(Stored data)
######

Context: an optimization exercise on an open-source flow, tuned for small area, a short achievable clock period and few clock cycles per item. The choices shown serve that exercise and are no tape-out recipe. At most, simulation tests tie the RTL to the original design; equivalence was not proved. Only the layout flow was run in run 1; the RTL was not checked for function there.

==> flow/design.v <==
module loop_div #(
    parameter integer C = 125,
    parameter integer W = 7         
) (
    input  wire [W+3:0] x,
    output reg  [3:0]   q,
    output reg  [W-1:0] r
);
    integer j;
    reg [W+3:0] m;
    always @(*) begin
        q = 4'd0;
        for (j = 1; j < 16; j = j + 1)
            if (x >= j * C) q = j[3:0];
        m = q * C;
        r = x - m;
    end
endmodule
module loop_engine (
    input  wire               clk,
    input  wire               rst,
    input  wire               start,
    output reg                ready,
    input  wire               preset,
    input  wire        [1:0]  mode,
    input  wire               ff_en,
    input  wire               fb_ok,
    input  wire signed [31:0] sp_r,
    input  wire signed [31:0] fb,
    input  wire signed [31:0] u0,
    input  wire        [23:0] kp,
    input  wire        [26:0] ki,
    input  wire        [20:0] lim_chg,
    input  wire        [20:0] lim_dis,
    input  wire        [31:0] ocv_sum,
    input  wire               ocv_ok,
    input  wire        [23:0] rs_sum,
    input  wire        [31:0] v_last,
    input  wire               vlast_ok,
    output reg                done,
    output reg  signed [31:0] u,
    output reg  signed [31:0] ig,
    output reg  signed [31:0] p,
    output reg  signed [31:0] ff,
    output reg                limhi,
    output reg                limlo,
    output reg                fflost
);
    localparam [31:0] KA = 32'd10000000;     
    localparam [31:0] KB = 32'd655360000;    
    localparam [1:0] ST_IDLE = 2'd0, ST_PREP = 2'd1, ST_RUN = 2'd2, ST_FIN = 2'd3;
    reg [1:0] st;
    reg       busy;                    
    wire      idle = !busy;
    reg               r_preset, r_ffen, r_fbok, r_ocvok, r_vlok;
    reg               r_cls, r_neg, r_m0;
    reg signed [31:0] r_sp, r_fb, r_u0;
    reg        [20:0] r_hi, r_lo;
    reg        [26:0] r_ki;
    wire cls   = r_cls;                  
    wire neg_s = r_neg;                  
    wire ffm0  = r_ffen && r_m0;         
    reg signed [41:0] iq;      
    reg        [29:0] irr;     
    reg               itag;    
    reg [1:0] pph;  reg [3:0] pcnt;    
    reg [1:0] vph;  reg [3:0] vcnt;    
    reg [2:0] iph;  reg [3:0] icnt;    
    reg [1:0] ipass;                   
    reg [3:0] ncnt;                    
    reg [1:0] dph;  reg [4:0] dcnt;    
    reg       p_ok, i_ok, s_ok;
    reg       sg_e, sg_sp, sg_c, sg_u;
    reg       rfix;                    
    wire signed [32:0] d1    = {r_sp[31], r_sp} - {r_fb[31], r_fb};
    wire               ng_e  = d1[32];
    wire        [31:0] ex    = d1[31:0] ^ {32{ng_e}};        
    wire signed [31:0] uprev = r_preset ? r_u0 : u;
    wire               ng_u  = uprev[31];
    wire        [31:0] spabs = r_sp[31] ? -r_sp : r_sp;
    wire conv = !r_preset && r_fbok && (cls != itag);
    reg  [33:0] pA;
    reg  [31:0] pH;
    reg  [23:0] pL;
    reg  [6:0]  prem;
    wire [55:0] pr    = {pH, pL};
    wire [35:0] psum  = {4'd0, pH} + pL[3:0] * pA[31:0];
    wire [3:0]  pq;
    wire [6:0]  pr_n;
    wire [6:0]  p_rin  = (pph == 2'd2 && pcnt == 4'd8) ? pr[41:35] : prem;
    loop_div #(.C(125), .W(7)) u_pdiv (.x({p_rin, pr[34:31]}), .q(pq), .r(pr_n));
    wire [14:0] p_x8   = {p_rin, pr[34:27]};
    wire        p_skm  = (pL[7:0] == 8'd0) && (pcnt >= 4'd2);
    wire        p_skd  = (p_x8 < 15'd125) && (pcnt >= 4'd2);
    wire        p_lastm = (pcnt == 4'd1) || (p_skm && pcnt == 4'd2);
    wire        p_lastd = (pcnt == 4'd1) || (p_skd && pcnt == 4'd2);
    wire        p_neg  = sg_e ^ neg_s;
    wire        p_sat  = cls ? (|pr[55:47]) : ((pr[55:35] >= 21'd125) | pr[34]);
    wire [30:0] p_mag  = cls ? pr[46:16] : pr[33:3];
    wire [31:0] p_val  = p_sat ? (p_neg ? 32'h80000000 : 32'h7fffffff)
                               : (p_neg ? -{1'b0, p_mag} : {1'b0, p_mag});
    reg  [31:0] vA;
    reg  [31:0] vH;
    reg  [23:0] vL;
    reg  [6:0]  vrem;
    wire [55:0] vr    = {vH, vL};
    wire [35:0] vsum  = {4'd0, vH} + vL[3:0] * vA;
    wire [3:0]  vq;
    wire [6:0]  vr_n;
    loop_div #(.C(125), .W(7)) u_vdiv (
        .x({(vph == 2'd2 && vcnt == 4'd12) ? {2'b00, vr[55:51]} : vrem, vr[50:47]}), .q(vq), .r(vr_n));
    wire [47:0] q1    = r_ocvok ? vr[50:3] : 48'd0;
    wire [48:0] q1x   = {1'b0, q1} ^ {49{sg_u}};
    wire signed [48:0] vsig  = {17'd0, vd[31:0]} + q1x + sg_u;
    reg  [51:0] nR;            
    reg  [47:0] vd;            
    reg  [47:0] drem;
    wire [49:0] dx  = {drem, nR[31:30]};
    wire [50:0] ds1 = {1'b0, dx} - {3'b000, vd};
    wire [50:0] ds2 = {1'b0, dx} - {2'b00, vd, 1'b0};
    wire [50:0] ds3 = {1'b0, dx} - {3'b000, vd} - {2'b00, vd, 1'b0};
    wire [1:0]  dq  = !ds3[50] ? 2'd3 : !ds2[50] ? 2'd2 : !ds1[50] ? 2'd1 : 2'd0;
    wire [47:0] dr  = !ds3[50] ? ds3[47:0] : !ds2[50] ? ds2[47:0] : !ds1[50] ? ds1[47:0] : dx[47:0];
    wire        f_sat = nR[31];
    wire [31:0] f_x   = f_sat ? (sg_sp ? 32'h80000000 : 32'h7fffffff) : ({1'b0, nR[30:0]} ^ {32{sg_sp}});
    wire        f_c   = !f_sat && sg_sp;
    wire [31:0] f_val = f_sat ? (sg_sp ? 32'h80000000 : 32'h7fffffff)
                              : (sg_sp ? -{1'b0, nR[30:0]} : {1'b0, nR[30:0]});
    wire        v_rdy = (ncnt == 4'd0) && ((vph == 2'd0 && !r_ocvok) || vph == 2'd3);
    wire [55:0] d_x8  = {drem, nR[31:24]};
    wire        d_sk  = (dcnt >= 5'd4) && (d_x8 < {8'd0, vd});
    wire        d_last = (dcnt == 5'd1) || (d_sk && dcnt == 5'd4);
    reg  [33:0] iH;
    reg  [31:0] iL;
    reg  [16:0] irem;
    wire [65:0] ir    = {iH, iL};
    wire [37:0] isum  = {4'd0, iH} + iL[3:0] * pA;
    wire        ifirst = (iph == 3'd2 && icnt == ((ipass == 2'd2) ? 4'd9 : 4'd10));
    wire [3:0]  iqa, iqb;
    wire [16:0] ira_n;
    wire [9:0]  irb_n;
    wire [16:0] ia_rin = ifirst ? ir[63:47] : irem;
    wire [9:0]  ib_rin = ifirst ? {6'd0, ir[63:60]} : irem[9:0];
    loop_div #(.C(78125), .W(17)) u_ida (.x({ia_rin, ir[46:43]}), .q(iqa), .r(ira_n));
    loop_div #(.C(625), .W(10)) u_idb (.x({ib_rin, ir[59:56]}), .q(iqb), .r(irb_n));
    wire [32:0] ia_x16 = {ia_rin, ir[46:31]};
    wire [24:0] ia_x8  = {ia_rin, ir[46:39]};
    wire [25:0] ib_x16 = {ib_rin, ir[59:44]};
    wire [17:0] ib_x8  = {ib_rin, ir[59:52]};
    wire        i_skm  = (iL[7:0] == 8'd0) && (icnt >= 4'd2);
    wire        i_sk4  = (icnt >= 4'd4) && (cls ? (ib_x16 < 26'd625) : (ia_x16 < 33'd78125));
    wire        i_sk2  = (icnt >= 4'd2) && (cls ? (ib_x8 < 18'd625) : (ia_x8 < 25'd78125));
    wire        i_lastm = (icnt == 4'd1) || (i_skm && icnt == 4'd2);
    wire        i_lastd = (icnt == 4'd1) || (i_sk4 && icnt == 4'd4) || (!i_sk4 && i_sk2 && icnt == 4'd2);
    wire [39:0] qx = ir[39:0];
    wire [29:0] rx = cls ? {irem[9:0], ir[59:40]} : {6'd0, irem[16:0], ir[46:40]};
    wire        sx = (ipass == 2'd2) ? (sg_e ^ neg_s) : (ipass == 2'd0) ? sg_c : 1'b0;
    wire [29:0] kk = cls ? KB[29:0] : KA[29:0];
    wire signed [41:0] qb = (ipass == 2'd0) ? 42'sd0 : iq;
    wire        [29:0] rb = (ipass == 2'd0) ? 30'd0 : irr;
    wire [31:0] rsm  = {2'b00, rb} + ({2'b00, rx} ^ {32{sx}}) + sx;
    wire [31:0] radj = {2'b00, rb} + ({2'b00, rx} ^ {32{sx}}) + (sx ? {2'b00, kk} + 32'd1 : -{2'b00, kk});
    wire        rfx  = sx ? rsm[31] : !radj[31];
    wire        cq   = sx ? !rfix : rfix;
    wire [41:0] qxs  = {2'b00, qx} ^ {42{sx}};
    wire signed [41:0] q_acc = qb + qxs + cq;
    reg  signed [32:0] sS;     
    reg  signed [41:0] wr;     
    wire signed [41:0] s42  = {{9{sS[32]}}, sS};
    wire signed [41:0] w_acc = qb + qxs + s42 + cq;
    wire               rnz  = !r_preset && (irr != 30'd0);
    wire               inc  = rnz && iq[41];
    wire        w_big  = |wr[40:21];
    wire        w_nbig = ~&wr[40:21];
    wire [21:0] wlo_s  = {1'b0, wr[20:0]} + {1'b0, r_lo};
    wire        w_gt_hi = !wr[41] && (w_big || wr[20:0] > r_hi);
    wire        w_eq_hi = !wr[41] && !w_big && wr[20:0] == r_hi;
    wire        w_lt_lo = wr[41] && (w_nbig || !wlo_s[21]);
    wire        hiC  = w_gt_hi || (w_eq_hi && rnz);
    wire        loC  = w_lt_lo;
    wire signed [41:0] hi42 = {21'd0, r_hi};
    wire signed [41:0] lo42 = -$signed({21'd0, r_lo});
    wire signed [41:0] wu   = wr + inc;
    wire signed [41:0] un42 = hiC ? hi42 : loC ? lo42 : wu;
    wire signed [41:0] g_hi = hi42 - s42;
    wire signed [41:0] g_lo = lo42 - s42;
    wire signed [41:0] g_md = r_preset ? {{10{r_u0[31]}}, r_u0} - s42 : iq + inc;
    wire signed [41:0] igm  = hiC ? g_hi : loC ? g_lo : g_md;
    wire signed [31:0] unew = un42[31:0];
    wire signed [31:0] igs  = (!igm[41] && (|igm[40:31])) ? 32'sh7fffffff :
                              (igm[41] && !(&igm[40:31])) ? 32'sh80000000 : igm[31:0];
    always @(posedge clk) begin
        if (rst) begin
            st    <= ST_IDLE;
            ready <= 1'b1;
            busy  <= 1'b0;
            done  <= 1'b0;
            u     <= 32'sd0;
            ig    <= 32'sd0;
            p     <= 32'sd0;
            ff    <= 32'sd0;
            limhi <= 1'b0;
            limlo <= 1'b0;
            fflost <= 1'b0;
            iq    <= 42'sd0;
            irr   <= 30'd0;
            itag  <= 1'b0;
            pph   <= 2'd0;
            vph   <= 2'd0;
            iph   <= 3'd0;
            dph   <= 2'd0;
            ncnt  <= 4'd0;
        end else begin
            done <= 1'b0;
            case (st)
                ST_IDLE: if (start) begin
                    if (!preset && !fb_ok) begin
                        limhi <= (u == $signed({11'd0, lim_chg}));
                        limlo <= (u == -$signed({11'd0, lim_dis}));
                        done  <= 1'b1;
                    end else begin
                        st    <= ST_PREP;
                        ready <= 1'b0;
                        busy  <= 1'b1;
                    end
                end
                ST_PREP: begin
                    if (!r_preset && !r_fbok) begin
                        limhi <= (u == $signed({11'd0, r_hi}));
                        limlo <= (u == -$signed({11'd0, r_lo}));
                        done  <= 1'b1;
                        ready <= 1'b1;
                        busy  <= 1'b0;
                        st    <= ST_IDLE;
                    end else begin
                        st <= ST_RUN;
                        fflost <= ffm0 && !r_ocvok;
                        if (r_preset) p <= 32'sd0;
                        if (ffm0 && (r_ocvok || r_vlok)) begin
                            vph  <= r_ocvok ? 2'd1 : 2'd0;
                            ncnt <= 4'd10;
                            dph  <= 2'd1;
                        end else begin
                            ff <= (r_ffen && cls) ? r_sp : 32'sd0;
                        end
                        if (!r_preset) begin
                            pph <= conv ? 2'd0 : 2'd1;
                            iph <= 3'd1;
                        end
                    end
                end
                ST_RUN: begin
                    if (i_ok && s_ok) begin
                        if (!r_preset) iq <= q_acc;
                        st    <= ST_FIN;
                        ready <= 1'b1;
                        busy  <= 1'b0;
                    end
                end
                ST_FIN: begin
                    u     <= unew;
                    ig    <= igs;
                    limhi <= (unew == $signed({11'd0, r_hi}));
                    limlo <= (unew == -$signed({11'd0, r_lo}));
                    if (hiC || loC || r_preset) begin
                        iq  <= igm;
                        irr <= 30'd0;
                    end
                    itag  <= cls;
                    done  <= 1'b1;
                    if (start) begin
                        st    <= ST_PREP;
                        ready <= 1'b0;
                        busy  <= 1'b1;
                    end else begin
                        st    <= ST_IDLE;
                    end
                end
                default: st <= ST_IDLE;
            endcase
            case (pph)
                2'd1: if (p_lastm) pph <= cls ? 2'd3 : 2'd2;
                2'd2: if (p_lastd) pph <= 2'd3;
                2'd3: begin p <= p_val; pph <= 2'd0; end
                default: ;
            endcase
            case (vph)
                2'd1: if (vcnt == 4'd1) vph <= 2'd2;
                2'd2: if (vcnt == 4'd1) vph <= 2'd3;
                default: ;
            endcase
            case (dph)
                2'd1: if (v_rdy) begin
                          vph <= 2'd0;
                          if (vsig <= 49'sd0) begin
                              ff  <= 32'sd0;
                              dph <= 2'd0;
                          end else begin
                              dph <= 2'd2;
                          end
                      end
                2'd2: if (d_last) dph <= 2'd3;
                2'd3: begin ff <= f_val; dph <= 2'd0; end
                default: ;
            endcase
            if (ncnt != 4'd0) ncnt <= ncnt - 4'd1;
            case (iph)
                3'd1: if (i_lastm) iph <= 3'd2;
                3'd2: if (i_lastd) iph <= 3'd3;
                3'd3: begin
                    irr <= rfx ? radj[29:0] : rsm[29:0];
                    iph <= (ipass == 2'd2) ? 3'd0 : 3'd4;
                end
                3'd4: begin
                    iq  <= q_acc;
                    iph <= 3'd1;
                    if (ipass == 2'd1) pph <= 2'd1;
                end
                default: ;
            endcase
        end
    end
    always @(posedge clk) begin
        if (idle) begin
            r_preset <= preset;
            r_cls    <= (mode == 2'd1);
            r_neg    <= mode[1];
            r_m0     <= (mode == 2'd0);
            r_ffen   <= ff_en;
            r_fbok   <= fb_ok;
            r_ocvok  <= ocv_ok;
            r_vlok   <= vlast_ok;
            r_sp     <= sp_r;
            r_fb     <= fb;
            r_u0     <= u0;
            vd       <= {16'd0, ocv_ok ? ocv_sum : v_last};
            r_hi     <= lim_chg;
            r_lo     <= lim_dis;
            r_ki     <= ki;
            pL       <= kp;
            vL       <= rs_sum;
        end
        if (st == ST_PREP) begin
            p_ok  <= r_preset;
            i_ok  <= r_preset;
            s_ok  <= 1'b0;
            sg_e  <= ng_e;
            sg_u  <= ng_u;
            sg_sp <= r_sp[31];
            sg_c  <= iq[41];
            pH    <= ng_e ? {8'd0, pL} : 32'd0;
            pcnt  <= 4'd6;
            vA    <= uprev ^ {32{ng_u}};
            vH    <= ng_u ? {8'd0, vL} : 32'd0;
            vcnt  <= 4'd6;
            nR    <= {20'd0, spabs};
            if (conv) begin
                ipass <= 2'd0;
                icnt  <= 4'd8;
                pA    <= iq[33:0] ^ {34{iq[41]}};
                iL    <= cls ? KA : KB;
                iH    <= iq[41] ? {2'd0, (cls ? KA : KB)} : 34'd0;
            end else begin
                ipass <= 2'd2;
                icnt  <= 4'd7;
                pA    <= {2'b00, ex};
                iL    <= {5'd0, r_ki};
                iH    <= ng_e ? {7'd0, r_ki} : 34'd0;
            end
        end else begin
            if (pph == 2'd3) p_ok <= 1'b1;
            if (iph == 3'd3 && ipass == 2'd2) i_ok <= 1'b1;
            if (st == ST_RUN && !s_ok) begin
                if (dph == 2'd3 && p_ok) begin
                    sS   <= {p[31], p} + {f_x[31], f_x} + f_c;
                    s_ok <= 1'b1;
                end else if (dph == 2'd0 && p_ok) begin
                    sS   <= {ff[31], ff} + {p[31], p};
                    s_ok <= 1'b1;
                end
            end
            if (st == ST_RUN && i_ok && s_ok)
                wr <= r_preset ? {{10{r_u0[31]}}, r_u0} : w_acc;
        end
        case (pph)
            2'd1: begin
                if (p_skm) begin
                    pH <= {8'd0, pH[31:8]};
                    pL <= {pH[7:0], pL[23:8]};
                end else begin
                    pH <= psum[35:4];
                    pL <= {psum[3:0], pL[23:4]};
                end
                pcnt <= p_lastm ? 4'd8 : pcnt - (p_skm ? 4'd2 : 4'd1);
            end
            2'd2: begin
                if (p_skd) begin
                    prem <= p_x8[6:0];
                    {pH[10:0], pL[23:3]} <= {pH[2:0], pL[23:3], 8'd0};
                    pcnt <= pcnt - 4'd2;
                end else begin
                    prem <= pr_n;
                    {pH[10:0], pL[23:3]} <= {pH[6:0], pL[23:3], pq};
                    pcnt <= pcnt - 4'd1;
                end
            end
            default: ;
        endcase
        case (vph)
            2'd1: begin
                vH <= vsum[35:4];
                vL <= {vsum[3:0], vL[23:4]};
                if (vcnt != 4'd1) begin
                    vcnt <= vcnt - 4'd1;
                end else if (r_preset) begin
                    vcnt <= 4'd12;
                end else begin
                    vcnt <= 4'd9;
                    vrem <= {1'b0, vsum[24:19]};
                    {vH[26:0], vL[23:3]} <= {vsum[18:0], vL[23:7], 12'd0};
                end
            end
            2'd2: begin
                vrem <= vr_n;
                {vH[26:0], vL[23:3]} <= {vH[22:0], vL[23:3], vq};
                vcnt <= vcnt - 4'd1;
            end
            default: ;
        endcase
        if (ncnt > 4'd1) nR <= nR + {nR[49:0], 2'b00};
        if (ncnt == 4'd1) begin
            drem     <= {19'd0, nR[51:23]};
            nR[31:0] <= {nR[22:0], 9'd0};
        end
        case (dph)
            2'd1: if (v_rdy) begin
                      vd   <= vsig[47:0];
                      dcnt <= 5'd16;
                  end
            2'd2: begin
                if (d_sk) begin
                    drem <= d_x8[47:0];
                    nR[31:0] <= {nR[23:0], 8'd0};
                    dcnt <= dcnt - 5'd4;
                end else begin
                    drem <= dr;
                    nR[31:0] <= {nR[29:0], dq};
                    dcnt <= dcnt - 5'd1;
                end
            end
            default: ;
        endcase
        case (iph)
            3'd1: begin
                if (i_skm) begin
                    iH <= {8'd0, iH[33:8]};
                    iL <= {iH[7:0], iL[31:8]};
                end else begin
                    iH <= isum[37:4];
                    iL <= {isum[3:0], iL[31:4]};
                end
                icnt <= !i_lastm ? icnt - (i_skm ? 4'd2 : 4'd1) : (ipass == 2'd2) ? 4'd9 : 4'd10;
            end
            3'd2: begin
                if (i_sk4) begin
                    irem <= cls ? {7'd0, ib_x16[9:0]} : ia_x16[16:0];
                    {iH, iL} <= {iH[17:0], iL, 16'd0};
                    icnt <= icnt - 4'd4;
                end else if (i_sk2) begin
                    irem <= cls ? {7'd0, ib_x8[9:0]} : ia_x8[16:0];
                    {iH, iL} <= {iH[25:0], iL, 8'd0};
                    icnt <= icnt - 4'd2;
                end else begin
                    irem <= cls ? {7'd0, irb_n} : ira_n;
                    {iH, iL} <= {iH[29:0], iL, (cls ? iqb : iqa)};
                    icnt <= icnt - 4'd1;
                end
                if (ipass == 2'd0) pA <= {4'd0, irr};
            end
            3'd3: rfix <= rfx;
            3'd4: begin
                icnt <= 4'd8;
                if (ipass == 2'd0) begin
                    ipass <= 2'd1;
                    iL    <= 32'd1;
                    iH    <= 34'd0;
                end else begin
                    ipass <= 2'd2;
                    icnt  <= 4'd7;
                    pA    <= {2'b00, ex};
                    iL    <= {5'd0, r_ki};
                    iH    <= ng_e ? {7'd0, r_ki} : 34'd0;
                end
            end
            default: ;
        endcase
    end
endmodule
==> flow/flow/run.sh <==
#!/bin/bash
# Standard layout, with the timing repair aiming at a setup slack of 11 ns
# (the clock period and constraints are the design's own).
set -euo pipefail
export SETUP_SLACK_MARGIN=11
bash standard.sh finish > flow_make.log 2>&1
==> flow/standard.sh <==
#!/bin/bash
# synth_recipe.tcl (not shown) runs the flow's synth.tcl, then flattens the netlist and writes it again
# the make line also repeats each setting of config.mk as NAME=value (left out here)
make -C /OpenROAD-flow-scripts/flow DESIGN_CONFIG=/design/flow/config.mk WORK_HOME=/design/flow/orfs CLKGATE_MAP_FILE= SYNTH_SCRIPT=/design/flow/synth_recipe.tcl "${@:-finish}"
==> flow/config.mk <==
export PLATFORM = sky130hd
export DESIGN_NAME = loop_engine
export DESIGN_NICKNAME = loop_engine
export VERILOG_FILES = /design/flow/design.v
export SDC_FILE = /design/flow/constraint.sdc
export NUM_CORES = 4
export LEC_CHECK = 0
export CAP_MARGIN = 20
export CORE_MARGIN = 2
export CORE_UTILIZATION = 40
export PLACE_DENSITY = 0.6
export SLEW_MARGIN = 20
==> flow/constraint.sdc <==
create_clock -name core_clock -period 18.0 [get_ports {clk}]
set_input_delay 3.6000 -clock core_clock [delete_from_list [all_inputs] [get_ports {clk}]]
set_output_delay 3.6000 -clock core_clock [all_outputs]
set_load 0.01 [all_outputs]
==> results of run 1 <==
==> registers in the layout (all words and copies together) (netlist names), 31 cells and up, named ones only <==
register and flops:
r_u0 32, r_sp 32, wr 42, vH 32, sS 33, iH 34
drem 48, pH 32, pA 34, ig 32, nR 52, u 32
p 32, r_fb 32, iq 42, ff 32, vd 48, vA 31
iL 32
==> cell type report <==
cell class	count	area (µm²)
Inverter	696	2690
Fill cell	26400	142000
Tap cell	3515	4400
Timing Repair Buffer	748	6830
Antenna cell	17	42.5
Clock inverter	69	895
Multi-Input combinational cell	10800	77000
Clock buffer	160	3440
Sequential cell	919	24500
Timing Repair inverter	2	13.8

######

▸ Required work: The answer must consist solely of the number of lines in the entries that contain the word "done".

▸ Answer to this task: 6